2.3 Multi-Level Page Table

Allocate page table pages on demand; unused virtual address ranges do not have allocated page tables.

Taking x86-64 four-level page table (48-bit virtual address) as an example:

Virtual address (48 bits):
┌──────┬──────┬──────┬──────┬────────┐
│ PML4 │ PDPT │  PD  │  PT  │ Offset │
│ 9bit │ 9bit │ 9bit │ 9bit │ 12bit  │
└──┬───┴──┬───┴──┬───┴──┬───┴────────┘
   │      │      │      │
   ▼      ▼      ▼      ▼
 PML4 → PDPT → PD → PT → Physical frame

Advantages:

  • Space-efficient -- only allocates page table pages for used address regions
  • Actual 48-bit virtual address space, most processes use only a tiny fraction

Cost:

  • One address translation requires 4 memory accesses (one per level)
  • The importance of TLB becomes even more prominent

2.4 Inverted Page Table

  • Indexed by physical frame number (rather than virtual page number)
  • Only one table system-wide, size = number of physical frames
  • Lookup requires hashing or linear search
  • Used in IA-64, PowerPC

2.5 TLB (Translation Lookaside Buffer)

Hardware cache for page table translations (see Memory Hierarchy Design for details).

\[ \text{EAT} = h \cdot (t_{\text{TLB}} + t_{\text{mem}}) + (1-h) \cdot (t_{\text{TLB}} + k \cdot t_{\text{mem}} + t_{\text{mem}}) \]

where \(h\) is the TLB hit rate, \(k\) is the number of page table levels, and \(t_{\text{mem}}\) is the memory access time.

Numerical Example

TLB hit rate = 99%, TLB access = 1 ns, memory access = 100 ns, 4-level page table:

\[\text{EAT} = 0.99 \times (1 + 100) + 0.01 \times (1 + 4 \times 100 + 100)$$ $$= 0.99 \times 101 + 0.01 \times 501 = 99.99 + 5.01 = 105 \text{ ns}\]

Without TLB: each memory access would cost \(5 \times 100 = 500\) ns -- the TLB reduces access time by 4.7x.

3. Segmentation

Divides the address space into semantically meaningful segments (code, data, stack segments, etc.), each with an independent base address and length.

\[ \text{Physical address} = \text{Base}[\text{segment}] + \text{Offset} \]
Paging vs Segmentation Paging Segmentation
Unit size Fixed Variable
External fragmentation None Present
Internal fragmentation Present (last page) None
Programmer visibility Transparent Visible (logical division)

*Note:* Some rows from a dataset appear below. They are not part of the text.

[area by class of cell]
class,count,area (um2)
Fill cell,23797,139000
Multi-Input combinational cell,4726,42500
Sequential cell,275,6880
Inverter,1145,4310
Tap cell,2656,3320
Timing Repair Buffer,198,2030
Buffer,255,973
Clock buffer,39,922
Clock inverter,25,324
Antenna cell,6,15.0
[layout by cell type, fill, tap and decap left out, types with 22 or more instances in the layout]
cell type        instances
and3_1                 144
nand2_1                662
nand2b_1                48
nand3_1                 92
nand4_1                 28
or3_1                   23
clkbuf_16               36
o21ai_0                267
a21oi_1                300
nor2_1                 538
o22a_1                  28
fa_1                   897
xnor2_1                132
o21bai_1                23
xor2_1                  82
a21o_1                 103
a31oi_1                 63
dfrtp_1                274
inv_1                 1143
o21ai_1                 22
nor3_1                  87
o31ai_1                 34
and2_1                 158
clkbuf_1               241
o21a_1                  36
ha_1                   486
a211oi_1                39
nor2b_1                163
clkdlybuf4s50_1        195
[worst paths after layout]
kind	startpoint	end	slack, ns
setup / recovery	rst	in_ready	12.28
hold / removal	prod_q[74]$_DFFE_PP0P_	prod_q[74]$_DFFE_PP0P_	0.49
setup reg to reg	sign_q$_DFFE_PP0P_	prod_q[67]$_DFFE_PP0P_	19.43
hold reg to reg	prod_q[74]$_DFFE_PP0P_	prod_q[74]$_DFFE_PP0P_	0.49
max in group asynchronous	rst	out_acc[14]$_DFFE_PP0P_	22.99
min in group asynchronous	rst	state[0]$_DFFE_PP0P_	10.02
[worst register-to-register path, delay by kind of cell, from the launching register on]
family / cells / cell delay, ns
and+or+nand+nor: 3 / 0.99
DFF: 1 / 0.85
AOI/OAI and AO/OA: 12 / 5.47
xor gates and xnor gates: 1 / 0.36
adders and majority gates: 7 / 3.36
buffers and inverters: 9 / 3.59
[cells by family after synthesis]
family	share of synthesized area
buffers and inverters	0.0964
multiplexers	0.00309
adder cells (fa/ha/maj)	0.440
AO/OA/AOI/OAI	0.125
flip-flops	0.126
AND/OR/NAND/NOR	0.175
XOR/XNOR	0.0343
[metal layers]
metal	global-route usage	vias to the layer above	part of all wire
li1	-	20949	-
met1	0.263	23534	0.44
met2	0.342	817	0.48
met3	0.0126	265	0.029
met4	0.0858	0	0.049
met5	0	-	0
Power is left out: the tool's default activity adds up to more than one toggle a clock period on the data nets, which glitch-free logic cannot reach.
**config.mk**
```make
export PLATFORM = sky130hd
export DESIGN_NAME = grf_wb_arbiter_flat
export DESIGN_NICKNAME = d
export VERILOG_FILES = /design/src/rtl/grf_wb_arbiter_if.sv /design/src/rtl/grf_wb_arbiter.sv /design/src/flat_wrapper.sv
export SDC_FILE = /design/constraint.sdc
export NUM_CORES = 1
export LEC_CHECK = 0
export BUFFER_PORTS_ARGS = -buffer_cell sky130_fd_sc_hd__buf_2
export CAP_MARGIN = 20
export CORE_ASPECT_RATIO = 1.2
export CORE_MARGIN = 2
export CORE_UTILIZATION = 25
export CTS_CLUSTER_SIZE = 40
export DETAILED_ROUTE_END_ITERATION = 8
export GPL_ROUTABILITY_DRIVEN = 1
export SLEW_MARGIN = 15
export SYNTH_ARGS = -nofsm -noshare
export SYNTH_HDL_FRONTEND = slang
export SYNTH_SLANG_ARGS = --single-unit
```
**constraint.sdc**
```tcl
create_clock -name clk -period 5.05 [get_ports clk]
set_input_delay 0.505 -clock clk [delete_from_list [all_inputs] [get_ports clk]]
set_output_delay 0.505 -clock clk [all_outputs]
set_load 0.01 [all_outputs]
```
**src/rtl/grf_wb_arbiter_if.sv**
```systemverilog
// Bundle of register-file write-back signals: pipeline and multiply/divide
// requests, the merged write port, forwarding queries and the stall request.
interface grf_wb_arbiter_if;
    logic        p_we;
    logic [4:0]  p_rw;
    logic [31:0] p_data;
    logic [31:0] p_pc;

    logic        md_valid;
    logic        md_ready;
    logic [4:0]  md_rw;
    logic [31:0] md_data;
    logic [31:0] md_pc;

    logic        grf_we;
    logic [4:0]  grf_rw;
    logic [31:0] grf_busW;
    logic [31:0] grf_pc;

    logic [4:0]  q_ra;
    logic [4:0]  q_rb;
    logic        hit_a;
    logic        hit_b;
    logic [31:0] fwd_a;
    logic [31:0] fwd_b;

    logic        pipe_stall;

    modport master (
        output p_we, p_rw, p_data, p_pc,
        output md_valid, md_rw, md_data, md_pc,
        output q_ra, q_rb,
        input  md_ready, grf_we, grf_rw, grf_busW, grf_pc,
        input  hit_a, hit_b, fwd_a, fwd_b, pipe_stall
    );

    modport slave (
        input  p_we, p_rw, p_data, p_pc,
        input  md_valid, md_rw, md_data, md_pc,
        input  q_ra, q_rb,
        output md_ready, grf_we, grf_rw, grf_busW, grf_pc,
        output hit_a, hit_b, fwd_a, fwd_b, pipe_stall
    );
endinterface

```
**src/rtl/grf_wb_arbiter.sv**
```systemverilog
// Merges the pipeline WB stage and a queued multiply/divide unit onto the single
// register-file write port, with WAW kill, starvation stall and forwarding lookups.
module grf_wb_arbiter #(
    parameter int DEPTH        = 2,
    parameter int STARVE_LIMIT = 4
) (
    input logic             clk,
    input logic             reset,
    grf_wb_arbiter_if.slave bus
);
    localparam int PtrW    = (DEPTH > 1) ? $clog2(DEPTH) : 1;
    localparam int CntW    = $clog2(DEPTH) + 1;
    localparam int StarveW = $clog2(STARVE_LIMIT + 1);
    localparam logic [CntW-1:0]    FullCount = CntW'(DEPTH);
    localparam logic [StarveW-1:0] StarveMax = StarveW'(STARVE_LIMIT);

    typedef struct packed {
        logic        live;
        logic [4:0]  rw;
        logic [31:0] data;
        logic [31:0] pc;
    } entryT;

    entryT queue [DEPTH];

    logic [PtrW-1:0]    rdPtr;
    logic [PtrW-1:0]    wrPtr;
    logic [CntW-1:0]    count;
    logic [StarveW-1:0] starveCnt;
    logic [StarveW-1:0] starveNext;
    logic               pipeStall;
    logic               grfWe;
    logic [4:0]         grfRw;
    logic [31:0]        grfBusW;
    logic [31:0]        grfPc;

    logic pValid;
    logic empty;
    logic full;
    logic push;
    logic pop;

    assign pValid = bus.p_we && (bus.p_rw != 5'd0);
    assign empty  = (count == '0);
    assign full   = (count == FullCount);
    assign push   = bus.md_valid && !full;
    // The pipeline cannot be stalled at write-back, so it always owns the port.
    assign pop    = !pValid && !empty;

    assign bus.md_ready   = !full;
    assign bus.pipe_stall = pipeStall;
    assign bus.grf_we     = grfWe;
    assign bus.grf_rw     = grfRw;
    assign bus.grf_busW   = grfBusW;
    assign bus.grf_pc     = grfPc;

    // NOTE: every variable written in always_comb gets a default first, so no latch is inferred.
    always_comb begin
        starveNext = starveCnt;
        if (empty || pop) begin
            starveNext = '0;
        end else if (starveCnt != StarveMax) begin
            starveNext = starveCnt + StarveW'(1);
        end
    end

    // Output register first, then queue oldest to newest; later matches are younger and win.
    function automatic logic [32:0] lookup(input logic [4:0] r);
        logic [32:0]     res;
        logic [PtrW-1:0] idx;
        res = '0;
        if (r != 5'd0) begin
            if (grfWe && grfRw == r) res = {1'b1, grfBusW};
            for (int k = 0; k < DEPTH; k++) begin
                idx = rdPtr + PtrW'(k);
                if (CntW'(k) < count && queue[idx].live && queue[idx].rw == r) begin
                    res = {1'b1, queue[idx].data};
                end
            end
        end
        return res;
    endfunction

    always_comb begin
        {bus.hit_a, bus.fwd_a} = lookup(bus.q_ra);
        {bus.hit_b, bus.fwd_b} = lookup(bus.q_rb);
    end

    always_ff @(posedge clk or posedge reset) begin
        if (reset) begin
            rdPtr     <= '0;
            wrPtr     <= '0;
            count     <= '0;
            starveCnt <= '0;
            pipeStall <= 1'b0;
            grfWe     <= 1'b0;
            grfRw     <= '0;
            grfBusW   <= '0;
            grfPc     <= '0;
        end else begin
            if (push) wrPtr <= wrPtr + PtrW'(1);
            if (pop)  rdPtr <= rdPtr + PtrW'(1);
            case ({push, pop})
                2'b10:   count <= count + CntW'(1);
                2'b01:   count <= count - CntW'(1);
                default: count <= count;
            endcase

            starveCnt <= starveNext;
            pipeStall <= (starveNext == StarveMax);

            if (pValid) begin
                grfWe   <= 1'b1;
                grfRw   <= bus.p_rw;
                grfBusW <= bus.p_data;
                grfPc   <= bus.p_pc;
            end else if (!empty) begin
                grfWe   <= queue[rdPtr].live;
                grfRw   <= queue[rdPtr].rw;
                grfBusW <= queue[rdPtr].data;
                grfPc   <= queue[rdPtr].pc;
            end else begin
                grfWe   <= 1'b0;
            end
        end
    end

    // NOTE: queue storage is not reset; count gates every read, so stale slots are never observed.
    always_ff @(posedge clk) begin
        if (pValid) begin
            for (int i = 0; i < DEPTH; i++) begin
                if (queue[i].rw == bus.p_rw) queue[i].live <= 1'b0;
            end
        end
        // Issued after the kill loop so a same-cycle push is younger and stays live.
        if (push) begin
            queue[wrPtr] <= '{live: (bus.md_rw != 5'd0), rw: bus.md_rw,
                               data: bus.md_data, pc: bus.md_pc};
        end
    end
endmodule

```
**src/flat_wrapper.sv**
```systemverilog
// flat-port wrapper written by rule: the top's interface ports become plain ports
module grf_wb_arbiter_flat 
#(
    parameter int DEPTH        = 2,
    parameter int STARVE_LIMIT = 4
)
  (clk, reset, bus_p_we, bus_p_rw, bus_p_data, bus_p_pc, bus_md_valid, bus_md_rw, bus_md_data, bus_md_pc, bus_q_ra, bus_q_rb, bus_md_ready, bus_grf_we, bus_grf_rw, bus_grf_busW, bus_grf_pc, bus_hit_a, bus_hit_b, bus_fwd_a, bus_fwd_b, bus_pipe_stall);
  grf_wb_arbiter_if bus_i ();
  input logic clk;
  input logic reset;
  input wire logic [$bits(bus_i.p_we)-1:0] bus_p_we;
  input wire logic [$bits(bus_i.p_rw)-1:0] bus_p_rw;
  input wire logic [$bits(bus_i.p_data)-1:0] bus_p_data;
  input wire logic [$bits(bus_i.p_pc)-1:0] bus_p_pc;
  input wire logic [$bits(bus_i.md_valid)-1:0] bus_md_valid;
  input wire logic [$bits(bus_i.md_rw)-1:0] bus_md_rw;
  input wire logic [$bits(bus_i.md_data)-1:0] bus_md_data;
  input wire logic [$bits(bus_i.md_pc)-1:0] bus_md_pc;
  input wire logic [$bits(bus_i.q_ra)-1:0] bus_q_ra;
  input wire logic [$bits(bus_i.q_rb)-1:0] bus_q_rb;
  output wire logic [$bits(bus_i.md_ready)-1:0] bus_md_ready;
  output wire logic [$bits(bus_i.grf_we)-1:0] bus_grf_we;
  output wire logic [$bits(bus_i.grf_rw)-1:0] bus_grf_rw;
  output wire logic [$bits(bus_i.grf_busW)-1:0] bus_grf_busW;
  output wire logic [$bits(bus_i.grf_pc)-1:0] bus_grf_pc;
  output wire logic [$bits(bus_i.hit_a)-1:0] bus_hit_a;
  output wire logic [$bits(bus_i.hit_b)-1:0] bus_hit_b;
  output wire logic [$bits(bus_i.fwd_a)-1:0] bus_fwd_a;
  output wire logic [$bits(bus_i.fwd_b)-1:0] bus_fwd_b;
  output wire logic [$bits(bus_i.pipe_stall)-1:0] bus_pipe_stall;
  assign bus_i.p_we = bus_p_we;
  assign bus_i.p_rw = bus_p_rw;
  assign bus_i.p_data = bus_p_data;
  assign bus_i.p_pc = bus_p_pc;
  assign bus_i.md_valid = bus_md_valid;
  assign bus_i.md_rw = bus_md_rw;
  assign bus_i.md_data = bus_md_data;
  assign bus_i.md_pc = bus_md_pc;
  assign bus_i.q_ra = bus_q_ra;
  assign bus_i.q_rb = bus_q_rb;
  assign bus_md_ready = bus_i.md_ready;
  assign bus_grf_we = bus_i.grf_we;
  assign bus_grf_rw = bus_i.grf_rw;
  assign bus_grf_busW = bus_i.grf_busW;
  assign bus_grf_pc = bus_i.grf_pc;
  assign bus_hit_a = bus_i.hit_a;
  assign bus_hit_b = bus_i.hit_b;
  assign bus_fwd_a = bus_i.fwd_a;
  assign bus_fwd_b = bus_i.fwd_b;
  assign bus_pipe_stall = bus_i.pipe_stall;
  grf_wb_arbiter #(.DEPTH(DEPTH), .STARVE_LIMIT(STARVE_LIMIT)) u_core (.clk(clk), .reset(reset), .bus(bus_i));
endmodule
```
==> qor.yml, run 1 <==
status:
  outcome: "finished clean"
place:
  place_ws_ps: 1240
  hpwlAfterDp_um: 25800
  gp_congestion: 0.849
  port_buffers: 289
  dp.cells: 1888
  placed_cell_area_um2: 13600
sta:
  report.final.slew_viol_count: 0
  final.setup.worst_slack_ps: 745
  finalSetupTns_ps: 0
  setup_viol: 0
  post-route-period-util_pct: 85.3
  hold_viol_final: 0
  slew_headroom_pct: 36.7
  fmax_mhz: 232
  finalCriticalPeriod_ps: 4310
  worst_pin_slew_ps: 948
  rsz0062_at_grt: "no"
  finClkSkew_ps: 13.3
final_layout:
  syn_to_final_growth_pct: 26.2
  nets: 1467
  final_cell_mix: "buf_2, edfxtp_1, nor2_1"
  final_cell_count_no_fill: 1941
  layout_commonest_cell: "buf_2"
  final_area_um2: 14500
  n_fill_cell: 4709
  fin_util_pct: 32.1
  final_layout_size_suffix_gt1_share_pct: 35.1
clock_tree:
  root_buffer: "clkbuf_16"
  clockBufferDepth: 3
  cts_resized: 0
  clkTransAtPathRegs_ps: 70
  cts.sinks: 218
  cts_tree: "yes"
  post_cts_buffers: 0
  clock_latency_ps: 560
  htreeDepth: 1
  cts_buffers: 26
global_route:
  grt_overflow: 0
  antenna_found_initial: 10
  grt_use_total_pct: 15.7
  grt_pass1_vias: 9533
  grt_max_degree: 73
  grt_pass1_wl_um: 56300
floorplan:
  start_util_pct: 25.4
  die_y_um: 239
  dieArea_um2: 47600
  core_region_area_um2: 45100
  die_w_um: 199
  io_pins: 290
  rows: 85
worst_hold_path:
  hp-class: "primary input to register"
logic_synthesis:
  synthArstFlopShare_pct: 35.8
  syn_nets: 1211
  synth_edf_count: 140
  ys_seq_elements: 218
  syn_area_um2: 11500
  ys_types: 41
  syn_inst: 1053
  synthFlopType: "edfxtp_1"
  yosysSeqAreaShare_pct: 53.7
  syn_avg_cell_area_um2: 10.9
  ys_warn_count: 0
routing:
  met1_length_um: 14600
  route.antenna.remaining_nets: 0
  wl_per_cell_um: 19.8
  route.met3.wl_um: 3260
  vias: 9312
  dr.first_iter.drc_count: 448
  wirelength_um: 38500
  met2WireLength_um: 18900
  top_layer: "met5"
  route.detailed.drc: 0
  via_per_inst: 4.80
  first_pass_iters: 5
power:
  vdd_ir_drop_max_v: 0.000258
  powerDensity_nw_per_um2: 513
  cellLeakagePower_nw: 6.03
critical_path:
  cp-start-kind: "register"
  endpoint_kind: "output port"
  crit_arrival_ps: 3800
  worstSetupPathType: "register to output port"
  rrSetupSlack_ps: 2350
  crit_path_max_fanout: 45
  cp.required_ps: 4550
job:
  cap_viol_max_count: 0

Modern approach: Segmentation + paging combined (x86 retains segmentation but sets segment bases to 0, effectively pure paging).

4. Page Replacement Algorithms

When physical memory is insufficient, pages must be swapped out to disk.

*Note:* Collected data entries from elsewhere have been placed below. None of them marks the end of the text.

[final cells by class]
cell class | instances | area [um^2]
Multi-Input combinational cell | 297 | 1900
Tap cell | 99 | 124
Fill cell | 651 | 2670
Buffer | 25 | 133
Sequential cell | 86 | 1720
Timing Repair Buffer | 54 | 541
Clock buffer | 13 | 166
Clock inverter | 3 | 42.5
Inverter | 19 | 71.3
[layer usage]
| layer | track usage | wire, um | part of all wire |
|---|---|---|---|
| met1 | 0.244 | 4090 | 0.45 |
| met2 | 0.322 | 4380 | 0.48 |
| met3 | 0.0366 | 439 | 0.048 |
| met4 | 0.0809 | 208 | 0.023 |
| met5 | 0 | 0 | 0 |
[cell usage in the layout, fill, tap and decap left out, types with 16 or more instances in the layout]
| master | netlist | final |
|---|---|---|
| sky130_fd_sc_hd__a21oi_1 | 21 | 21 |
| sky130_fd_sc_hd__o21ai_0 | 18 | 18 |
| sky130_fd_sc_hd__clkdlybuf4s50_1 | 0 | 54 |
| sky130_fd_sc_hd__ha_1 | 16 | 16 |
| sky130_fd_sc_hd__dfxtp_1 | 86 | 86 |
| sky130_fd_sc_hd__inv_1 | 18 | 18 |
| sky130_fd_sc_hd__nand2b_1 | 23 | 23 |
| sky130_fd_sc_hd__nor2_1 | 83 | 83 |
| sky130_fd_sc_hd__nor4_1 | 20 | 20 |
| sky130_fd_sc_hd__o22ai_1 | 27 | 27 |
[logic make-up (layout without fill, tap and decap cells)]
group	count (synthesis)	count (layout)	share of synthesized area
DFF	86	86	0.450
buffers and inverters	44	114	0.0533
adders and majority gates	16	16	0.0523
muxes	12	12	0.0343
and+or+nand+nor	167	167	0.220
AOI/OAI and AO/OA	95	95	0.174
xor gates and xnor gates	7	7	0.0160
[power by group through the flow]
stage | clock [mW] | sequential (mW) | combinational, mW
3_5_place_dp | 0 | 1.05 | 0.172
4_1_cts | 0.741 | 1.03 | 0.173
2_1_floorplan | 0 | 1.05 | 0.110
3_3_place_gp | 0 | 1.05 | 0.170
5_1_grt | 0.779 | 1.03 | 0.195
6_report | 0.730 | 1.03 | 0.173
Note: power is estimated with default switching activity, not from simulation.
<file path="config.mk">
export PLATFORM = sky130hd
export DESIGN_NAME = ascon_session_arbiter
export DESIGN_NICKNAME = d
export VERILOG_FILES = /design/src/rtl/ascon_session_arbiter.sv
export SDC_FILE = /design/constraint.sdc
export NUM_CORES = 1
export LEC_CHECK = 0
export CAP_MARGIN = 20
export CORE_AREA = 10 10 126 128
export CTS_CLUSTER_SIZE = 8
export DETAILED_ROUTE_END_ITERATION = 16
export DIE_AREA = 0 0 136 138
export MAX_ROUTING_LAYER = met4
export PLACE_DENSITY = 0.77
export REMOVE_ABC_BUFFERS = 1
export SYNTH_ARGS = -nofsm -noshare
export SYNTH_HDL_FRONTEND = slang
export SYNTH_SLANG_ARGS = --single-unit
export TNS_END_PERCENT = 30
</file>
<file path="constraint.sdc">
create_clock -name clk -period 2.4 [get_ports clk]
set_input_delay 0.36 -clock clk [delete_from_list [all_inputs] [get_ports clk]]
set_output_delay 0.36 -clock clk [all_outputs]
set_load 0.02 [all_outputs]
</file>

4.1 Optimal Algorithm (OPT / Belady's MIN)

Replace the page that will not be used for the longest time in the future.

  • Theoretically optimal; serves as performance upper bound for other algorithms
  • Not implementable (requires future knowledge)

4.2 FIFO

Replace the page that entered memory earliest.

Belady's Anomaly

FIFO can exhibit the counterintuitive phenomenon where increasing the number of page frames increases the page fault rate.

Example: Reference sequence 1,2,3,4,1,2,5,1,2,3,4,5 - 3 frames: 9 page faults - 4 frames: 10 page faults (more!)

4.3 LRU (Least Recently Used)

Replace the page that has not been used for the longest time.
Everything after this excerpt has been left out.